When are all of these options a bad idea?¶

Spending weeks learning a new language is likely going to be slower than writing something in a language you already know today (CPython) and running it. That said, CPython is very upfront about its inability to use threading. Python 3.12+ is beginning the slow process of overcoming the Global Interpreter Lock (GIL) inability to support multiple threads. Details are in PEP 703.

Until the GIL supports threads and the Python ecosystem (SciPy, Dask, FastAPI, etc.) adapts to the change, the best case scenario with Python is multiprocessing using orders of magnitude more memory, layers of complexity, and slightly more time to accomplish a task compared to what compiled languages with threading can accomplish with basic functions.

Vertically scaling "Python"¶

While this workshop is focused on horizontally scaling Python, it's worth making some honorable mentions for vertically scaling individual Python interpreters to be more performant. The theme here is: speed up Python by minimizing the use of Python.

Wrap C & C++ with Python

This likely isn't new information, but directly extending Python with C or C++ is how Numpy, Pandas, and much of the CPython standard library is made.

Pros:

You're that dev who can optimize Python with C

Cons:

You're the dev trying to optimize Python with C
Compile and Cache Python

py_compile and functools.lru_cache are "out of the box" and relatively painless ways to speed up your critical path.

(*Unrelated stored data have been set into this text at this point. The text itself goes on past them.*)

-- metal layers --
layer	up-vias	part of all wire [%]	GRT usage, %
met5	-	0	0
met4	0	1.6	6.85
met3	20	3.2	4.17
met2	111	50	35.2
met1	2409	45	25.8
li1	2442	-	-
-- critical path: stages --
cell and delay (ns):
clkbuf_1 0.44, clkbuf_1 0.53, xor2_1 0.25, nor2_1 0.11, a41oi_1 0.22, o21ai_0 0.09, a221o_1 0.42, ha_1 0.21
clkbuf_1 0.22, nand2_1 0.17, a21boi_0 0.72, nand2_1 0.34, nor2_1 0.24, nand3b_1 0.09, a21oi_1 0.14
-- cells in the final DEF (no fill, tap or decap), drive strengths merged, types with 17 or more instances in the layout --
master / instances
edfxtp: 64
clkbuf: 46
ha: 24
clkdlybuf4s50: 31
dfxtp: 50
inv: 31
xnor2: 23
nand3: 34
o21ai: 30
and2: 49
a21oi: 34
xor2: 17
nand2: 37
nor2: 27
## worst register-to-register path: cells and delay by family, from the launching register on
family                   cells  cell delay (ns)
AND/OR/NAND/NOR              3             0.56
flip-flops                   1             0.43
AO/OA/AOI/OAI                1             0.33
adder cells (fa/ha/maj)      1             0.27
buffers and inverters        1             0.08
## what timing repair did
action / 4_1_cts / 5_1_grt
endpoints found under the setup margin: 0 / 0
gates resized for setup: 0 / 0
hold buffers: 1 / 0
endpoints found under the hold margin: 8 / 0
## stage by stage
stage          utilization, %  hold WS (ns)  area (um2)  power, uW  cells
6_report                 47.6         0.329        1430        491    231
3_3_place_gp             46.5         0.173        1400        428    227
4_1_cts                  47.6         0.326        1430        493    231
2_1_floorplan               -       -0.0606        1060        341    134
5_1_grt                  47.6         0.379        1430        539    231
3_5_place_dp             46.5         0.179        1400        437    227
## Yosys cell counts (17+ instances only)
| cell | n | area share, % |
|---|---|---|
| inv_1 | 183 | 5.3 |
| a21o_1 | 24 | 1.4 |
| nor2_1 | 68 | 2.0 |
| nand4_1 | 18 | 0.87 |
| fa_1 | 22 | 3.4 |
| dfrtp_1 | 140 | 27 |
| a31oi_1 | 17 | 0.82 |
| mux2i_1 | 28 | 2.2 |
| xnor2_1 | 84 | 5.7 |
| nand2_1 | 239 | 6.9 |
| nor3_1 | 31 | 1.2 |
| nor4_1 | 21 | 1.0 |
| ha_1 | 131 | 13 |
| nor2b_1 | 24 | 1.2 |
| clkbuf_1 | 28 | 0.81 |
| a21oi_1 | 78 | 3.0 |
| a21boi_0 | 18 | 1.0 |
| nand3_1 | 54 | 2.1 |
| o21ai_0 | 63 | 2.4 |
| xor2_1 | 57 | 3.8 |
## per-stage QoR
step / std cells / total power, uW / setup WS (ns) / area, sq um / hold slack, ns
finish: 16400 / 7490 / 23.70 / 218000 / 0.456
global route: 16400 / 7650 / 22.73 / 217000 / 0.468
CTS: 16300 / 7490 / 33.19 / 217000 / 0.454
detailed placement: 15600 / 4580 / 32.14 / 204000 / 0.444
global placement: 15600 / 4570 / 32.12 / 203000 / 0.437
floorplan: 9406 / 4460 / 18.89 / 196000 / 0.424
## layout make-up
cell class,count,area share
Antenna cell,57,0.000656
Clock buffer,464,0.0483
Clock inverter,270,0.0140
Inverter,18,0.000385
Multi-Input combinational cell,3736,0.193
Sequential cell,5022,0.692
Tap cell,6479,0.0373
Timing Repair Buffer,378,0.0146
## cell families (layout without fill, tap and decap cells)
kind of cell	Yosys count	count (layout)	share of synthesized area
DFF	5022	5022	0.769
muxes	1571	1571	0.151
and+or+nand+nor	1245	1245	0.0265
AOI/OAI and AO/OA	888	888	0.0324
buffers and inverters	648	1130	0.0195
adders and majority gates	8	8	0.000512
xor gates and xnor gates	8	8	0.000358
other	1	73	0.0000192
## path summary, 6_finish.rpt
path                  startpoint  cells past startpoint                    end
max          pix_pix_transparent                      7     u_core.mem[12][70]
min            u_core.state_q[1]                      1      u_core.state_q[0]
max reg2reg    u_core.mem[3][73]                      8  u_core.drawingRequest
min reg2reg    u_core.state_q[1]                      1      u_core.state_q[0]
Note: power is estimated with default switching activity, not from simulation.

Chances are pretty good that the Python interpreter is already compiling your code to .pyc files.

Pros:

1,000x performance increase with 1-line of code and no added dependencies

Cons:

If it works and memory holds out
Numba

Step 1. Put @jit above def my_function()

Step 2. Magic

Pros:

Possibility of quick-win 1,000x or more performance increases for your project

Junior devs will think you're an all knowing Python god for greatly speeding up the Python codebase

Cons:

If it works...

About as likely as a used mattress to introduce

Your time is probably better spent learning a threaded language rather than a bolt on solution for Python

Senior devs will probably be annoyed you've increased the complexity/fragility of the codebase and bloated prod images
Taichi

You can install it with pip, write it in your .py files, and it looks like Python. BUT... you're not really using Python anymore. Similar situation as Numba:

Step 1: Hop on a magic carpet with ti.init(arch=ti.cpu)

Step 2: Put @ti.kernel above your function.

Step 3: Magic

Pros/Cons:

Similar tradeoffs as Numba

Taichi advertised benchmark¶

Plain Python vs lru_cache vs Taichi vs Numba¶

Fibonacci Number Benchmarks

The benchmark below is reproducible by running the standalone tests included in the workshop's tests directory:

pytest tests/vertical_scale_test.py --benchmark-histogram

Key observations from setting up a benchmark for a somewhat "normal" Python function:

For idempotent functions called "a lot" with similar input, adding @lru_cache above the function definition is almost certainly the best option.
Just-in-time (JIT) compiled solutions (e.g. Taichi & Numba) implicitly fail when reaching C max/min scalar sizes. Both silently failed when trying to compute numbers larger than the underlying C can support.
Taichi is more "honest" about its limitations. Numba will implicitly fall back to Python without warning (e.g. the fib_numba() test function) when its assumptions (which in general are the same as Taichi's) aren't met.
Added complexity to debug. For example Taichi requires explicitly turning on debugging in its setup: taichi.init(debug=True)
If you're writing custom mathematical computation functions AND those functions are a clear bottleneck for the project goals AND function input isn't expected to be repetitive (so cache hits won't help) AND the math can't be done using native numpy/pandas or machine learning library functions THEN it MAY make sense to look at optimization solutions like Numba or Taichi.